Budaya Membaca Jadi Dasar Membangun Rasa Cinta Tanah Air
Jumat, 10 Oktober 2025 | 16:15 WIB
Diskusi bertema Menjadi Indonesia Cinta dan Gagasan untuk Indonesia di Plaza Promenade, Taman Ismail Marzuki, Menteng, Jakarta Pusat, Jumat (10/10/2025). (Foto: NU Online/Mufidah)
Jakarta, NU Online
Founder Kayuh Literasi Indira Ratna menilai budaya membaca tidak sekadar urusan akademik, tetapi menjadi dasar membangun rasa cinta terhadap tanah air dan jembatan antara kesadaran diri, kepedulian sosial, serta kemampuan berpikir kritis sebagai fondasi kebangsaan yang kuat.
“Pantas saja literasi kita masih rendah, karena belum ada kesadaran menjadikan membaca sebagai kebutuhan,” ujar Indira dalam diskusi bertema Menjadi Indonesia Cinta dan Gagasan untuk Indonesia di Plaza Promenade, Taman Ismail Marzuki, Menteng, Jakarta Pusat, Jumat (10/10/2025).
Indira menambahkan, banyak anak belum lancar membaca dan menulis meski tinggal di wilayah yang tidak jauh dari ibu kota dan untuk menjawab tantangan itu. Ia bersama Kayuh Literasi berinisiatif membuat pojok baca di ruang kelas untuk menumbuhkan minat baca anak sejak dini dan mendorong guru agar aktif membimbing literasi dasar di sekolah.
Indira juga menekankan bahwa upaya literasi harus melibatkan masyarakat secara luas, pemerintah dan sekolah.
“Kami ingin literasi menjadi gerakan hidup. Membaca bukan hanya di kelas, tapi juga di rumah, di komunitas, bahkan di jalanan. Karena literasi bukan kegiatan elitis, tapi kebutuhan dasar manusia untuk memahami dunianya,” ungkapnya.

Sementara itu, Penulis Buku Semua Suka Mengabdi, AM Syarif menilai rendahnya minat baca disebabkan karena masyarakat belum terbiasa menuntaskan bacaan.

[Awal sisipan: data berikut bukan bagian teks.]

Background: an optimization exercise with open tools, aiming at small area, a short achievable clock period and few clock cycles. Do not read the settings as production practice. Function was checked by simulation only, so behaviour that the tests miss may differ from the original. No activity file was given, so power comes from the tool's default toggle rates.

==> module dram_responder_sp_sram, before the edit <==
module dram_responder_sp_sram (
    input  logic       clk,
    input  logic       rst,
    input  logic       we_i,
    input  logic [7:0] addr_i,
    input  logic [7:0] wdata_i,
    input  logic       re_i,
    output logic [7:0] rdata_o
);
    logic [15:0] lo_n, hi_n, hiw_n;
    dram_responder_dec4 u_dec_lo (.a_i(addr_i[3:0]), .en_i(1'b1), .y_no(lo_n));
    dram_responder_dec4 u_dec_hi (.a_i(addr_i[7:4]), .en_i(1'b1), .y_no(hi_n));
    dram_responder_dec4 u_dec_hw (.a_i(addr_i[7:4]), .en_i(we_i), .y_no(hiw_n));
    logic [255:0] rsel, wen;
    logic [7:0]   mem_q [256];
    for (genvar i = 0; i < 256; i++) begin : g_word
        dram_responder_nor2 u_rsel (.a(lo_n[i % 16]), .b(hi_n[i / 16]), .y(rsel[i]));
        dram_responder_nor2 u_wen  (.a(lo_n[i % 16]), .b(hiw_n[i / 16]), .y(wen[i]));
        always_ff @(posedge clk) begin
            if (wen[i]) mem_q[i] <= wdata_i;
        end
    end
    logic [7:0] rd_n;
    for (genvar b = 0; b < 8; b++) begin : g_bit
        logic [31:0]  t1;
        logic [7:0]   t2_n;
        logic [1:0]   t3;
        for (genvar i = 0; i < 32; i++) begin : g_t1
            dram_responder_ao8 u (
                .w({mem_q[8*i+7][b], mem_q[8*i+6][b], mem_q[8*i+5][b], mem_q[8*i+4][b],
                    mem_q[8*i+3][b], mem_q[8*i+2][b], mem_q[8*i+1][b], mem_q[8*i][b]}),
                .s(rsel[8*i +: 8]), .y(t1[i]));
        end
        for (genvar i = 0; i < 8; i++) begin : g_t2
            dram_responder_nor4 u (.a(t1[4*i]), .b(t1[4*i+1]), .c(t1[4*i+2]),
                                   .d(t1[4*i+3]), .y(t2_n[i]));
        end
        for (genvar i = 0; i < 2; i++) begin : g_t3
            dram_responder_nand4 u (.a(t2_n[4*i]), .b(t2_n[4*i+1]), .c(t2_n[4*i+2]),
                                    .d(t2_n[4*i+3]), .y(t3[i]));
        end
        dram_responder_nor2 u_t4 (.a(t3[0]), .b(t3[1]), .y(rd_n[b]));
    end
    logic [7:0] rdata_q;
    always_ff @(posedge clk or posedge rst) begin
        if (rst) begin
            rdata_q <= '0;
        end else if (re_i) begin
            rdata_q <= ~rd_n;
        end
    end
    assign rdata_o = rdata_q;
endmodule
==> module dram_responder_dec4, before the edit <==
module dram_responder_dec4 (
    input  logic [3:0]  a_i,
    input  logic        en_i,
    output logic [15:0] y_no
);
    always_comb begin
        for (int k = 0; k < 16; k++) y_no[k] = !(en_i && (a_i == 4'(k)));
    end
endmodule
==> module dram_responder_nand4, before the edit <==
module dram_responder_nand4 (
    input  logic a, b, c, d,
    output logic y
);
    assign y = !(a && b && c && d);
endmodule
==> module dram_responder_nor4, before the edit <==
module dram_responder_nor4 (
    input  logic a, b, c, d,
    output logic y
);
    assign y = !(a || b || c || d);
endmodule
Settings: LEC_CHECK=0, CAP_MARGIN=20, CORE_MARGIN=2, CORE_UTILIZATION=60, PLACE_DENSITY=0.7, SETUP_SLACK_MARGIN=2.5, SLEW_MARGIN=20, SYNTH_HIERARCHICAL=1, SYNTH_MINIMUM_KEEP_SIZE=0, TNS_END_PERCENT=5; clock period 5.5 ns.
standard.sh (not shown) runs the stock make flow with config.mk's settings and CLKGATE_MAP_FILE= SYNTH_SCRIPT=/design/flow/synth_recipe.tcl, a recipe that flattens the netlist after the stock synthesis.
==> flow/flow/run.sh <==
#!/bin/bash
# The standard layout (standard.sh, with the standard synthesis), except
# that the input and output port buffers are plain buffers
# (sky130_fd_sc_hd__buf_4) instead of the delay cell buffer_ports picks by
# default. Every port still gets its own buffer.
set -euo pipefail
bash standard.sh "BUFFER_PORTS_ARGS=-buffer_cell sky130_fd_sc_hd__buf_4" finish > standard.log 2>&1
Testbench counts at the start, summed over its fixed seeds: cycles 22,524.
Rerun with:
--- a/flow/design.v
+++ b/flow/design.v
@@ -23,13 +23,14 @@
     output logic [7:0] rdata_o
 );
-    logic [15:0] lo_n, hi_n, hiw_n;
-    dram_responder_dec4 u_dec_lo (.a_i(addr_i[3:0]), .en_i(1'b1), .y_no(lo_n));
-    dram_responder_dec4 u_dec_hi (.a_i(addr_i[7:4]), .en_i(1'b1), .y_no(hi_n));
-    dram_responder_dec4 u_dec_hw (.a_i(addr_i[7:4]), .en_i(we_i), .y_no(hiw_n));
+    logic [15:0] lo_n, hi_n, wlo_n, whi_n;
+    dram_responder_dec4e u_dec_lo  (.a_i(addr_i[3:0]), .en_i(1'b1), .y_no(lo_n));
+    dram_responder_dec4e u_dec_hi  (.a_i(addr_i[7:4]), .en_i(1'b1), .y_no(hi_n));
+    dram_responder_dec4e u_dec_wlo (.a_i(addr_i[3:0]), .en_i(we_i), .y_no(wlo_n));
+    dram_responder_dec4e u_dec_whi (.a_i(addr_i[7:4]), .en_i(we_i), .y_no(whi_n));
     logic [255:0] rsel, wen;
     logic [7:0]   mem_q [256];
     for (genvar i = 0; i < 256; i++) begin : g_word
         dram_responder_nor2 u_rsel (.a(lo_n[i % 16]), .b(hi_n[i / 16]), .y(rsel[i]));
-        dram_responder_nor2 u_wen  (.a(lo_n[i % 16]), .b(hiw_n[i / 16]), .y(wen[i]));
+        dram_responder_nor2 u_wen  (.a(wlo_n[i % 16]), .b(whi_n[i / 16]), .y(wen[i]));
         always_ff @(posedge clk) begin
             if (wen[i]) mem_q[i] <= wdata_i;
@@ -38,7 +39,9 @@
     logic [7:0] rd_n;
     for (genvar b = 0; b < 8; b++) begin : g_bit
-        logic [31:0]  t1;
-        logic [7:0]   t2_n;
-        logic [1:0]   t3;
+        logic [31:0] t1;
+        logic [15:0] t2_n;
+        logic [7:0]  t3;
+        logic [3:0]  t4_n;
+        logic [1:0]  t5;
         for (genvar i = 0; i < 32; i++) begin : g_t1
             dram_responder_ao8 u (
@@ -47,13 +50,17 @@
                 .s(rsel[8*i +: 8]), .y(t1[i]));
         end
-        for (genvar i = 0; i < 8; i++) begin : g_t2
-            dram_responder_nor4 u (.a(t1[4*i]), .b(t1[4*i+1]), .c(t1[4*i+2]),
-                                   .d(t1[4*i+3]), .y(t2_n[i]));
-        end
-        for (genvar i = 0; i < 2; i++) begin : g_t3
-            dram_responder_nand4 u (.a(t2_n[4*i]), .b(t2_n[4*i+1]), .c(t2_n[4*i+2]),
-                                    .d(t2_n[4*i+3]), .y(t3[i]));
-        end
-        dram_responder_nor2 u_t4 (.a(t3[0]), .b(t3[1]), .y(rd_n[b]));
+        for (genvar i = 0; i < 16; i++) begin : g_t2
+            dram_responder_nor2 u (.a(t1[2*i]), .b(t1[2*i+1]), .y(t2_n[i]));
+        end
+        for (genvar i = 0; i < 8; i++) begin : g_t3
+            dram_responder_nand2 u (.a(t2_n[2*i]), .b(t2_n[2*i+1]), .y(t3[i]));
+        end
+        for (genvar i = 0; i < 4; i++) begin : g_t4
+            dram_responder_nor2 u (.a(t3[2*i]), .b(t3[2*i+1]), .y(t4_n[i]));
+        end
+        for (genvar i = 0; i < 2; i++) begin : g_t5
+            dram_responder_nand2 u (.a(t4_n[2*i]), .b(t4_n[2*i+1]), .y(t5[i]));
+        end
+        dram_responder_nor2 u_t6 (.a(t5[0]), .b(t5[1]), .y(rd_n[b]));
     end
     logic [7:0] rdata_q;
@@ -67,5 +74,5 @@
     assign rdata_o = rdata_q;
 endmodule
-module dram_responder_dec4 (
+module dram_responder_dec4e (
     input  logic [3:0]  a_i,
     input  logic        en_i,
@@ -89,15 +96,9 @@
     assign y = |(w & s);
 endmodule
-module dram_responder_nand4 (
-    input  logic a, b, c, d,
+module dram_responder_nand2 (
+    input  logic a, b,
     output logic y
 );
-    assign y = !(a && b && c && d);
-endmodule
-module dram_responder_nor4 (
-    input  logic a, b, c, d,
-    output logic y
-);
-    assign y = !(a || b || c || d);
+    assign y = !(a && b);
 endmodule
 module dram_responder (
Design area came out higher by 2.5%; wire length grows by 8.2%; non-clock buffer count rises by 18; utilization rose by 1.8 points; hold slack is worse by 0.022 ns; die area hardly moves; global-route usage rises by 0.92 points; critical path depth shrinks by 7; power climbs by 0.49%; sequential share of layout area came out lower by 1.7 points; area after synthesis stays flat; combinational power rose by about 20%; sequential power stays flat.
Testbench counts after the change, summed over its fixed seeds: cycles 22,524.

========
dram_responder, a different RTL version from the one above (not shown whole).
Size in the first run: roughly 4600 cells after synthesis, roughly 2200 flip-flops, roughly 50 I/O pins, ~80000 sq um of cells after synthesis.
Settings: LEC_CHECK=0, CAP_MARGIN=20, CORE_MARGIN=2, CORE_UTILIZATION=60, PLACE_DENSITY=0.7, SETUP_SLACK_MARGIN=2.5, SLEW_MARGIN=20, SYNTH_HIERARCHICAL=1, SYNTH_MINIMUM_KEEP_SIZE=0, TNS_END_PERCENT=100; clock period 5.5 ns.
Scripts as last shown in full above: flow/flow/run.sh
Testbench counts at the start, summed over its fixed seeds: cycles 22,524.
Change:
--- a/flow/design.v
+++ b/flow/design.v
@@ -11,32 +11,30 @@
     } host_state_e;
     function automatic logic [8:0] len_to_cnt(input logic [7:0] len);
         len_to_cnt = (len == 8'd0) ? 9'd256 : {1'b0, len};
     endfunction
 endpackage
 module dram_responder_sp_sram (
     input  logic       clk,
     input  logic       rst,
     input  logic        we_i,
-    input  logic        rsel_d_i,
+    input  logic        rsel_i,
     input  logic        wsel_i,
     input  logic [7:0]  caddr_i,
     input  logic [15:0] plo_i,
     input  logic [15:0] phi_i,
     input  logic [7:0]  wdata_i,
     input  logic       re_i,
     output logic [7:0] rdata_o
 );
     logic [15:0] lo_n, hi_n, wlo_n, whi_n;
-    dram_responder_pdecr u_dec_lo  (.clk(clk), .a_i(caddr_i[3:0]), .p_i(plo_i), .sel_d_i(rsel_d_i),
-                                    .y_no(lo_n));
-    dram_responder_pdecr u_dec_hi  (.clk(clk), .a_i(caddr_i[7:4]), .p_i(phi_i), .sel_d_i(rsel_d_i),
-                                    .y_no(hi_n));
+    dram_responder_pdec  u_dec_lo  (.a_i(caddr_i[3:0]), .p_i(plo_i), .sel_i(rsel_i), .y_no(lo_n));
+    dram_responder_pdec  u_dec_hi  (.a_i(caddr_i[7:4]), .p_i(phi_i), .sel_i(rsel_i), .y_no(hi_n));
     dram_responder_pdece u_dec_wlo (.a_i(caddr_i[3:0]), .p_i(plo_i), .sel_i(wsel_i), .en_i(we_i),
                                     .y_no(wlo_n));
     dram_responder_pdec  u_dec_whi (.a_i(caddr_i[7:4]), .p_i(phi_i), .sel_i(wsel_i), .y_no(whi_n));
     logic [15:0] wlo_nq, whi_nq;
     logic [7:0]  wd_q;
     always_ff @(posedge clk) begin
         wlo_nq <= wlo_n;
         whi_nq <= whi_n;
         wd_q   <= wdata_i;
@@ -117,38 +115,18 @@
     logic       nsel;
     assign nsel = !sel_i;
     dram_responder_dec2 u_d01 (.a_i(a_i[1:0]), .y_o(d01));
     dram_responder_dec2 u_d23 (.a_i(a_i[3:2]), .y_o(d23));
     for (genvar k = 0; k < 16; k++) begin : g_line
         dram_responder_a32oi u (.a1(nsel), .a2(d01[k % 4]), .a3(d23[k / 4]), .b1(sel_i), .b2(p_i[k]),
                                 .y(y_no[k]));
     end
 endmodule
-module dram_responder_pdecr (
-    input  logic        clk,
-    input  logic [3:0]  a_i,
-    input  logic [15:0] p_i,
-    input  logic        sel_d_i,
-    output logic [15:0] y_no
-);
-    logic [3:0] d01, d23;
-    logic       sel_q, nsel_q;
-    always_ff @(posedge clk) begin
-        sel_q  <= sel_d_i;
-        nsel_q <= !sel_d_i;
-    end
-    dram_responder_dec2 u_d01 (.a_i(a_i[1:0]), .y_o(d01));
-    dram_responder_dec2 u_d23 (.a_i(a_i[3:2]), .y_o(d23));
-    for (genvar k = 0; k < 16; k++) begin : g_line
-        dram_responder_a32oi u (.a1(nsel_q), .a2(d01[k % 4]), .a3(d23[k / 4]), .b1(sel_q),
-                                .b2(p_i[k]), .y(y_no[k]));
-    end
-endmodule
 module dram_responder_dec2 (
     input  logic [1:0] a_i,
     output logic [3:0] y_o
 );
     always_comb begin
         for (int k = 0; k < 4; k++) y_o[k] = (a_i == 2'(k));
     end
 endmodule
 module dram_responder_a32oi (
@@ -221,19 +199,19 @@
 );
     logic       busy_q, s_addr_q, s_len_q, s_load_q, s_dump_q;
     logic       rdy_q;       
     logic       dump_q;      
     logic       last_q;      
     logic [7:0] ptr_q;       
     logic [15:0] plo_q, phi_q;   
     logic [7:0] cnt_q;       
     logic       stall_q, err_q;
-    logic       idle_w_q;
+    logic       busy_a_q, idle_w_q;
     logic in_ready, in_fire, out_fire, cmd_ok, is_dump, stall, step, fin;
     logic [7:0] cnt_dec;
     assign in_ready = (cpu_idle && !busy_q) || rdy_q;
     assign in_fire  = host_in_valid && in_ready;
     assign out_fire = s_dump_q && host_out_ready;
     assign is_dump  = (host_in_data == dram_responder_pkg::HOST_CMD_DUMP);
     assign cmd_ok   = (host_in_data == dram_responder_pkg::HOST_CMD_LOAD) || is_dump;
     assign stall    = !busy_q && host_in_valid && !cpu_idle;
     assign cnt_dec  = cnt_q - 8'd1;
@@ -288,18 +266,19 @@
         end
     end
     logic busy_d;
     always_comb begin
         busy_d = busy_q;
         if (!busy_q) busy_d = in_fire && cmd_ok;
         else if (!s_addr_q && !s_len_q && fin) busy_d = 1'b0;
     end
     always_ff @(posedge clk) begin
+        busy_a_q <= busy_d;
         idle_w_q <= !busy_d;
         if (!busy_q) begin
             dump_q <= is_dump;
         end
         ptr_q <= ptr_d;
         plo_q <= 16'b1 << ptr_d[3:0];
         phi_q <= 16'b1 << ptr_d[7:4];
         if (s_len_q && host_in_valid) begin
             cnt_q  <= host_in_data;
@@ -312,19 +291,19 @@
     logic       mem_we, mem_re;
     logic [7:0] mem_wdata, mem_rdata;
     assign mem_we    = idle_w_q ? dram_write : (s_load_q && host_in_valid);
     assign mem_wdata = idle_w_q ? dram_din : host_in_data;
     assign mem_re    = !s_dump_q || host_out_ready;
     dram_responder_sp_sram u_ram (
         .clk    (clk),
         .rst    (rst),
         .we_i   (mem_we),
-        .rsel_d_i(busy_d),
+        .rsel_i (busy_a_q),
         .wsel_i (!idle_w_q),
         .caddr_i(dram_addr),
         .plo_i  (plo_q),
         .phi_i  (phi_q),
         .wdata_i(mem_wdata),
         .re_i   (mem_re),
         .rdata_o(mem_rdata)
     );
     assign dram_dout      = mem_rdata;
Outcome: Worst setup slack improved by 0.012 ns. Hold slack improved by 0.017 ns. Routed wire length increases by 1.3%. Count of clock-buffer cells in the layout decreases by 6. Power decreases by 6.7%. Die area is about the same. Cell count hardly moves. Clock power barely changes. Non-clock buffer count decreases by 11. Maximum frequency increases by 0.41%.
Testbench counts after the change, summed over its fixed seeds: cycles 22,524.

port drivers added, routing unchanged:
No port has a modelled driver above. Below, the same layouts with a new extraction and two added sets of constraints.
Step 1 sets driving cells, clkbuf_16 on the clock port and buf_2 on the other inputs (assumed; they add their load-dependent delay and slew).
Step 2, shift: input delay + t, output delay - t, t = (earliest + latest rising clock arrival at the registers) / 2. This alone moves slack from input paths to output paths.
Slacks: ideal ports / drivers / drivers and shift; pairs: ideal ports / drivers.
run	t (ns)	setup slack, ns	worst setup path at the end	pins driven straight from the clock port
the first run of note 1	0.891	1.808 / 1.808 / 1.045	input to register	1
the second run of note 1	0.901	2.122 / 2.122 / 1.359	input to register	1
the first run of note 2	0.903	2.492 / 2.425 / 1.646	input to register	1
the second run of note 2	0.911	2.504 / 2.462 / 1.629	input to register	1
After both steps setup and hold are still met in every run listed. For the second run of note 2, which loses most, drivers alone change the setup slack by -0.042 ns; drivers and shift together by -0.875 ns.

“Kita ini lebih sering membaca setengah, lalu berhenti di tengah jalan. Padahal, menyelesaikan satu buku sampai tuntas itu latihan untuk melatih fokus dan ketekunan,” ujarnya.
Menurut Syarif, kemampuan membaca tuntas berpengaruh pada kemampuan berpikir dan berdialog. Ia juga menekankan pentingnya budaya menulis sebagai bagian dari literasi.
“Sering kali kita sibuk berdiskusi, tapi tidak punya bahan bacaan. Akibatnya, pembicaraan hanya berputar pada pendapat orang lain, bukan gagasan kita sendiri,” ucapnya.
“Kalau kita tidak menulis, kita kehilangan jejak refleksi. Setiap perjalanan dan pengalaman harusnya dicatat agar bisa menjadi sumber pengetahuan baru,” tambahnya.
Syarif menekankan bahwa literasi merupakan bentuk cinta kepada bangsa melalui pengetahuan karena kemajuan negara tidak hanya ditentukan oleh pembangunan fisik, tetapi juga masyarakatnya mampu berpikir kritis.
“Cinta tanah air itu tidak cukup dengan slogan. Ia harus diwujudkan lewat upaya memahami, membaca, menulis, dan menyebarkan gagasan yang mencerahkan,” pungkasnya.